If I missed an existing source, please point at it and I'll close this issue.

### Findings

#### 1. LC frame bit-28 ("flag") is empirically inert

The LC frame layout has a 1-bit field at position 28 of its 32-bit payload. I initially modeled it as "flag = 1 iff `lc_after == 0`" (i.e., set on the iteration where the loop counter exhausts) but couldn't reproduce flag=1 in any controlled fixture.

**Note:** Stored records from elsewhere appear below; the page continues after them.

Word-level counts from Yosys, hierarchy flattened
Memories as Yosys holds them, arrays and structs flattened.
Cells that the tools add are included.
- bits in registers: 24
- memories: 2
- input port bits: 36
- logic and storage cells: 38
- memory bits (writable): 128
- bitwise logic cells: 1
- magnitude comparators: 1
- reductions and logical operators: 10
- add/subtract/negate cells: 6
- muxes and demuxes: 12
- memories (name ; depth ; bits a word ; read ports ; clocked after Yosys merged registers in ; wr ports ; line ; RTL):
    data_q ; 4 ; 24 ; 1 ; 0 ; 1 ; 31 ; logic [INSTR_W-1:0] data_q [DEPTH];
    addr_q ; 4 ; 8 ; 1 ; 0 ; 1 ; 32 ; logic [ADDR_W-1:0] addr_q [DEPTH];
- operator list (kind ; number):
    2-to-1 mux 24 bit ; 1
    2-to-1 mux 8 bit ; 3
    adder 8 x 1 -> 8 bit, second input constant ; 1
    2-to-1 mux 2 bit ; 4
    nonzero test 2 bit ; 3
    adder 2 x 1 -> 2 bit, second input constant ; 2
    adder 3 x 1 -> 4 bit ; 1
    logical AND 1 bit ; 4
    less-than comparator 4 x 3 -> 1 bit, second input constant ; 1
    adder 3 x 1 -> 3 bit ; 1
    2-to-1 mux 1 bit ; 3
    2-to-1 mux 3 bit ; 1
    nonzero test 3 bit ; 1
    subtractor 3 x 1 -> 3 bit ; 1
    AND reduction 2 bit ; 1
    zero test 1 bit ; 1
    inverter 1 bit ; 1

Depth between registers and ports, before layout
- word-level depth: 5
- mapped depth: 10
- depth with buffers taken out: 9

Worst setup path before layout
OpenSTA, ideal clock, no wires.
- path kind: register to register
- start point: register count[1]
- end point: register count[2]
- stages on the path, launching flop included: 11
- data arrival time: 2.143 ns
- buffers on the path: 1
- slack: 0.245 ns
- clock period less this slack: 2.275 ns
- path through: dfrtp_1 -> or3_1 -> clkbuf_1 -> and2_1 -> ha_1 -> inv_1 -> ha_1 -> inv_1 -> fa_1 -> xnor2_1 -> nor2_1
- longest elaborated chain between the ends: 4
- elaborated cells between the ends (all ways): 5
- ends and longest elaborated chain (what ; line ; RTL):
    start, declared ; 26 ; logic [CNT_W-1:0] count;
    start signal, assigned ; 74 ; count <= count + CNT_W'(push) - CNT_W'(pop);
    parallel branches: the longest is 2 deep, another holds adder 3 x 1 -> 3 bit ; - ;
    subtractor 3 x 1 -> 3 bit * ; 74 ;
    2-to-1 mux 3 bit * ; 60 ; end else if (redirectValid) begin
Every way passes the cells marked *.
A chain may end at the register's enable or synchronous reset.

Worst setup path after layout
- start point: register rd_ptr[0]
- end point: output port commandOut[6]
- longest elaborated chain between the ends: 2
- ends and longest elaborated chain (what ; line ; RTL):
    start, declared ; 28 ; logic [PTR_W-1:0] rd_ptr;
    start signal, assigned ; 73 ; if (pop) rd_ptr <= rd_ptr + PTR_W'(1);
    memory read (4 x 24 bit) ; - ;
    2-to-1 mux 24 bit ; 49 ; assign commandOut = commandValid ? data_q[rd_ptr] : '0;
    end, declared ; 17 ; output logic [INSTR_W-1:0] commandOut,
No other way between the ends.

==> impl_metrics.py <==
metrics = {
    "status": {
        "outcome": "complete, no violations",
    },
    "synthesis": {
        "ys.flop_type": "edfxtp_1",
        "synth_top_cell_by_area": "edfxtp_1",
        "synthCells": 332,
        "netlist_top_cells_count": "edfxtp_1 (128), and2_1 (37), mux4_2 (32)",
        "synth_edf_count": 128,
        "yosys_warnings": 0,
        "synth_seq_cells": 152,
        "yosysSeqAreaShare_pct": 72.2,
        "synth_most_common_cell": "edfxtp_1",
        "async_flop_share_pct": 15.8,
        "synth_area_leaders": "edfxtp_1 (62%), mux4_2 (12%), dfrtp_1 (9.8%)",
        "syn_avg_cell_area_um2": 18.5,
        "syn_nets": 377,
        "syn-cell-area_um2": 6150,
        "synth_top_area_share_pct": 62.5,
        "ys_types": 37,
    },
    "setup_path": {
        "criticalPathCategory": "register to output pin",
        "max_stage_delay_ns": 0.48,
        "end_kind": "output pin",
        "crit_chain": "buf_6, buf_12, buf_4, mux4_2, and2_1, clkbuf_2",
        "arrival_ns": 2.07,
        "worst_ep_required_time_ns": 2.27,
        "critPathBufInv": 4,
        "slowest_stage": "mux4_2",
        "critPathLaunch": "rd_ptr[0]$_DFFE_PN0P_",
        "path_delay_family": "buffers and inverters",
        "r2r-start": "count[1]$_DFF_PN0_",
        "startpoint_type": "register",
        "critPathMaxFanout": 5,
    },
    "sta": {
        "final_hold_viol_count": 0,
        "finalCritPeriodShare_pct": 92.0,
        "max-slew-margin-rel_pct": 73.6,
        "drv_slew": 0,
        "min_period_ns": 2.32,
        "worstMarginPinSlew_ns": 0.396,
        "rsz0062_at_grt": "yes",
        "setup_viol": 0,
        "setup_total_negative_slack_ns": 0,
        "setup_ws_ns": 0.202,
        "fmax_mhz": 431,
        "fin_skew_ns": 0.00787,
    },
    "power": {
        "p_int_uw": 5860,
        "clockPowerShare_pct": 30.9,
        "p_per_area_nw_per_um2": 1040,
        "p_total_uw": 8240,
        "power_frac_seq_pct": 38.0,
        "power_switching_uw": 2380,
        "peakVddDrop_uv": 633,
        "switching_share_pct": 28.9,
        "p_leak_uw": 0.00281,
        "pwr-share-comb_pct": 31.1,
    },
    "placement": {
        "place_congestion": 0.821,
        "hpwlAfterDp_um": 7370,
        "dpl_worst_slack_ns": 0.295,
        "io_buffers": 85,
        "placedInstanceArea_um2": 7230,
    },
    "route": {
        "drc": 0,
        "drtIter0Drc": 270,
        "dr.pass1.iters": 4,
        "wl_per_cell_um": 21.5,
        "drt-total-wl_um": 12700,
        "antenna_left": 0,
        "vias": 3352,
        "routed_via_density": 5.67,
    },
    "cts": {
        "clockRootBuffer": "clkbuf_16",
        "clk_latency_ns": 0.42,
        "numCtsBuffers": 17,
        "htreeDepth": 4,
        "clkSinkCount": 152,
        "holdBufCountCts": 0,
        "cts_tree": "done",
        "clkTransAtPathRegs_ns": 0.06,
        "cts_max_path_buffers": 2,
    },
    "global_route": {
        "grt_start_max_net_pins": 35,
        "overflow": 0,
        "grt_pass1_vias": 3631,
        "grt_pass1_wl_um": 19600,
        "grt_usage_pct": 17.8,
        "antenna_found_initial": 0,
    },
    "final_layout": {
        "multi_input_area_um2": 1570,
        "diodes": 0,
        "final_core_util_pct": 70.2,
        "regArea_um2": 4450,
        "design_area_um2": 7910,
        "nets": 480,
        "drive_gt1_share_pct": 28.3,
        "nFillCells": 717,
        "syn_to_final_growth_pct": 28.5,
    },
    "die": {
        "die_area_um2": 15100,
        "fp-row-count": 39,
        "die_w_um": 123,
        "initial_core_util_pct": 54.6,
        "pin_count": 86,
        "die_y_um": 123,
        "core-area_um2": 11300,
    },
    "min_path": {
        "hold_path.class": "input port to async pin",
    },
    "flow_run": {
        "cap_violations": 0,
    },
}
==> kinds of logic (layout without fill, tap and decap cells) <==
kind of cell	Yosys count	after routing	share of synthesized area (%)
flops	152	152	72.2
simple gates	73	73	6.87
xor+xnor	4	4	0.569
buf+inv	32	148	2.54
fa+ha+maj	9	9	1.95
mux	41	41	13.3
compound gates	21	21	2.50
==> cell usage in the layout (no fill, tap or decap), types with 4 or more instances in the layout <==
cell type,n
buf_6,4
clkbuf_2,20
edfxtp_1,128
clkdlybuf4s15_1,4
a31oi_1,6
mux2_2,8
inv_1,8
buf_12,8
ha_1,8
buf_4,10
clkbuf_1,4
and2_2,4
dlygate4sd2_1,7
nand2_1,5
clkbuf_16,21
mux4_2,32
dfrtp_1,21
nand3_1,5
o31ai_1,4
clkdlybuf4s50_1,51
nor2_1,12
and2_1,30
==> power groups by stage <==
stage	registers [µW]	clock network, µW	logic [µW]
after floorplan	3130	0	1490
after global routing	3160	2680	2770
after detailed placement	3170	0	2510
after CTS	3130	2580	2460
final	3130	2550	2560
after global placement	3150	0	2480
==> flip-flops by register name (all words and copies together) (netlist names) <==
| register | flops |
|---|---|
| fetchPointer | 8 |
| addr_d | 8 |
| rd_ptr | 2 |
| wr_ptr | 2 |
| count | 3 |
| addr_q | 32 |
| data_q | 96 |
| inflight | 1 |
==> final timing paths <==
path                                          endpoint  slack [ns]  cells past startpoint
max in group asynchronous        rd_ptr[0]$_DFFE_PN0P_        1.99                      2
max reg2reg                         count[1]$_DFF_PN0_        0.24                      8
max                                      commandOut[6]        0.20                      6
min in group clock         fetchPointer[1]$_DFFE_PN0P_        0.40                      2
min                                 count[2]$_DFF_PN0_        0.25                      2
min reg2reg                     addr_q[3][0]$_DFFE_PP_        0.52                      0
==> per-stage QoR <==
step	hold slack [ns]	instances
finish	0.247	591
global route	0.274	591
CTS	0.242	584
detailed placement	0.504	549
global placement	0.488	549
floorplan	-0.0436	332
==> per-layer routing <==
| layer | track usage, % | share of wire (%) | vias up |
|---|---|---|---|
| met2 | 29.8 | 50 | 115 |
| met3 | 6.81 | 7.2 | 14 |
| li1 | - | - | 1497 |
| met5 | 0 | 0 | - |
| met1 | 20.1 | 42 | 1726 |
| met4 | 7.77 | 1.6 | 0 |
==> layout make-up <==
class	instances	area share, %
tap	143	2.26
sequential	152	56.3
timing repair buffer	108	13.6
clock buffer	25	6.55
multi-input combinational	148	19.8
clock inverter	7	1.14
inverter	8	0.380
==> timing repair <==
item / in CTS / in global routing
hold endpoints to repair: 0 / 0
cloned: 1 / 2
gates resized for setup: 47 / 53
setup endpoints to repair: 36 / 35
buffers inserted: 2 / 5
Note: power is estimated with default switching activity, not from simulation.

Captured 9 ZOL traces with trip counts N ∈ {1, 2, 4, 8, 16, 64, 256, 1024, 16384}, each running 64 outer-wrapper passes:

| N      | LC frames | flag=1 count | count field |
|-------:|----------:|-------------:|------------:|
|      1 |        64 |            0 | =N          |
|      2 |        64 |            0 | =N          |
|      4 |        64 |            0 | =N          |
|      8 |        64 |            0 | =N          |
|     16 |        64 |            0 | =N          |
|     64 |        64 |            0 | =N          |
|    256 |        64 |            0 | =N          |
|   1024 |        64 |            0 | =N          |
|  16384 |        64 |            0 | =N          |

In every capture: exactly 64 LC frames (one per outer-wrapper pass = one per ZOL invocation), `count = N` (the value loaded into LC at loop start, **not** the running register), `flag = 0` always.

Conclusions I landed on:

- LC frames are emitted **once per ZOL invocation, not per iteration**.
- The 28-bit count field stores the **initial** trip count, not any running-decrement value.
- I could not reproduce flag=1. The leading hypotheses for what would trigger it (nested-loop save/restore, branch-out-of-loop) didn't fire in my fixtures.

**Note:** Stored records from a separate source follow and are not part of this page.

[src/rtl/spi_slave_if.sv]
// SPI slave serial front end: deserialises MOSI into 10-bit command words and serialises RAM read data on MISO.
// Define SPI_SLAVE_TX_TIMEOUT_EN to bound the READ_DATA wait for tx_valid to TX_TIMEOUT edges.
module spi_slave_if #(
  parameter int ADDR_SIZE  = 8,
  parameter int TX_TIMEOUT = 16
) (
  input  logic                 clk,
  input  logic                 rst_n,
  input  logic                 SS_n,
  input  logic                 MOSI,
  output logic                 MISO,
  output logic [9:0]           rx_data,
  output logic                 rx_valid,
  input  logic [ADDR_SIZE-1:0] tx_data,
  input  logic                 tx_valid
);
  typedef enum logic [2:0] {IDLE, CHK_CMD, WRITE, READ_ADD, READ_DATA} state_t;

  localparam int TXC_W = $clog2(ADDR_SIZE + 1);
  localparam logic [TXC_W-1:0] TX_LAST = TXC_W'(ADDR_SIZE);

  state_t               state_reg, state_next;
  logic [3:0]           bit_cnt_reg, bit_cnt_next;
  logic [9:0]           shift_reg, shift_next;
  logic                 frame_done_reg, frame_done_next;
  logic                 rd_addr_seen_reg, rd_addr_seen_next;
  logic [TXC_W-1:0]     tx_cnt_reg, tx_cnt_next;
  logic [ADDR_SIZE-1:0] tx_shift_reg, tx_shift_next;
  logic                 miso_reg, miso_next;
  logic [9:0]           rx_data_reg, rx_data_next;
  logic                 rx_valid_reg, rx_valid_next;
  logic                 timeout;
  logic                 lockout;

`ifdef SPI_SLAVE_TX_TIMEOUT_EN
  localparam int TOC_W = $clog2(TX_TIMEOUT + 1);
  localparam logic [TOC_W-1:0] TO_LAST = TOC_W'(TX_TIMEOUT - 1);

  logic [TOC_W-1:0] to_cnt_reg, to_cnt_next;
  logic             lockout_reg, lockout_next;
  logic             wait_phase;

  assign wait_phase = (state_reg == READ_DATA) && frame_done_reg && (tx_cnt_reg == '0);
  assign lockout    = lockout_reg;

  // After a timeout the select line must be released before a new frame is accepted.
  always_comb begin
    to_cnt_next  = to_cnt_reg;
    lockout_next = lockout_reg;
    timeout      = 1'b0;
    if (SS_n) begin
      to_cnt_next  = '0;
      lockout_next = 1'b0;
    end else if (wait_phase && !tx_valid) begin
      if (to_cnt_reg == TO_LAST) begin
        timeout      = 1'b1;
        to_cnt_next  = '0;
        lockout_next = 1'b1;
      end else begin
        to_cnt_next = to_cnt_reg + TOC_W'(1);
      end
    end
  end

  always_ff @(posedge clk or negedge rst_n) begin
    if (!rst_n) begin
      to_cnt_reg  <= '0;
      lockout_reg <= 1'b0;
    end else begin
      to_cnt_reg  <= to_cnt_next;
      lockout_reg <= lockout_next;
    end
  end
`else
  assign timeout = 1'b0;
  assign lockout = 1'b0;
`endif

  always_ff @(posedge clk or negedge rst_n) begin
    if (!rst_n) state_reg <= IDLE;
    else        state_reg <= state_next;
  end

  always_comb begin
    state_next = state_reg;
    if (SS_n) begin
      state_next = IDLE;
    end else if (timeout) begin
      state_next = IDLE;
    end else begin
      case (state_reg)
        IDLE:    if (!lockout) state_next = CHK_CMD;
        CHK_CMD: state_next = !MOSI ? WRITE : (rd_addr_seen_reg ? READ_DATA : READ_ADD);
        default: state_next = state_reg;
      endcase
    end
  end

  always_comb begin
    bit_cnt_next      = bit_cnt_reg;
    shift_next        = shift_reg;
    frame_done_next   = frame_done_reg;
    rd_addr_seen_next = rd_addr_seen_reg;
    tx_cnt_next       = tx_cnt_reg;
    tx_shift_next     = tx_shift_reg;
    miso_next         = miso_reg;
    rx_data_next      = rx_data_reg;
    rx_valid_next     = 1'b0;
    if (SS_n || state_reg == IDLE) begin
      bit_cnt_next    = '0;
      frame_done_next = 1'b0;
      tx_cnt_next     = '0;
      miso_next       = 1'b0;
    end else if (state_reg == CHK_CMD) begin
      shift_next   = {9'b0, MOSI};
      bit_cnt_next = 4'd1;
    end else if (!frame_done_reg) begin
      shift_next   = {shift_reg[8:0], MOSI};
      bit_cnt_next = bit_cnt_reg + 4'd1;
      if (bit_cnt_reg == 4'd9) begin
        frame_done_next = 1'b1;
        rx_valid_next   = 1'b1;
        rx_data_next    = {shift_reg[8:0], MOSI};
        if (state_reg == READ_ADD)       rd_addr_seen_next = 1'b1;
        else if (state_reg == READ_DATA) rd_addr_seen_next = 1'b0;
      end
    end else if (state_reg == READ_DATA) begin
      // tx_cnt: 0 = waiting for tx_valid, 1..ADDR_SIZE-1 = shifting, ADDR_SIZE = finished
      if (tx_cnt_reg == '0) begin
        if (tx_valid) begin
          miso_next     = tx_data[ADDR_SIZE-1];
          tx_shift_next = tx_data << 1;
          tx_cnt_next   = TXC_W'(1);
        end
      end else if (tx_cnt_reg < TX_LAST) begin
        miso_next     = tx_shift_reg[ADDR_SIZE-1];
        tx_shift_next = tx_shift_reg << 1;
        tx_cnt_next   = tx_cnt_reg + TXC_W'(1);
      end else begin
        miso_next = 1'b0;
      end
    end
  end

  always_ff @(posedge clk or negedge rst_n) begin
    if (!rst_n) begin
      bit_cnt_reg      <= '0;
      shift_reg        <= '0;
      frame_done_reg   <= 1'b0;
      rd_addr_seen_reg <= 1'b0;
      tx_cnt_reg       <= '0;
      tx_shift_reg     <= '0;
      miso_reg         <= 1'b0;
      rx_data_reg      <= '0;
      rx_valid_reg     <= 1'b0;
    end else begin
      bit_cnt_reg      <= bit_cnt_next;
      shift_reg        <= shift_next;
      frame_done_reg   <= frame_done_next;
      rd_addr_seen_reg <= rd_addr_seen_next;
      tx_cnt_reg       <= tx_cnt_next;
      tx_shift_reg     <= tx_shift_next;
      miso_reg         <= miso_next;
      rx_data_reg      <= rx_data_next;
      rx_valid_reg     <= rx_valid_next;
    end
  end

  assign MISO     = miso_reg;
  assign rx_data  = rx_data_reg;
  assign rx_valid = rx_valid_reg;
endmodule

Question: is flag=1 even a thing on AIE2? If yes, what triggers it?

#### 2. Atoms fire at branch resolution, not per cycle

AM020 §2 (chapter 2, lines 299-305) says:

> The trace unit in the AIE-ML can operate in execution-trace mode. In real time, the unit will send, via the AXI4-Stream, a minimum set of information to allow an offline debugger to reconstruct the program execution flow. ... The information includes:
> - Conditional and unconditional direct branches
> - All indirect branches
> - Zero-overhead-loop LC

Reading this as "ARM-ETM-style branch trace": atoms (E / N) fire at conditional-branch retire, never per cycle.

This matches the captured stream. On `add_one_using_dma.chess` (loop body of 4 iters), HW emits exactly 4 E_atoms + 2 N_atoms across the whole trace, corresponding to JNZD outcomes instead of the hundreds of atoms a per-cycle model would produce.

A first-pass implementation that emits atoms per cycle (as I initially did) inflates atom counts by ~100×. Rule that matches HW:

- **E_atom**: condition fired, conditional branch taken.
- **N_atom**: condition false, fall-through.
- Unconditional branches and RETs emit no atoms.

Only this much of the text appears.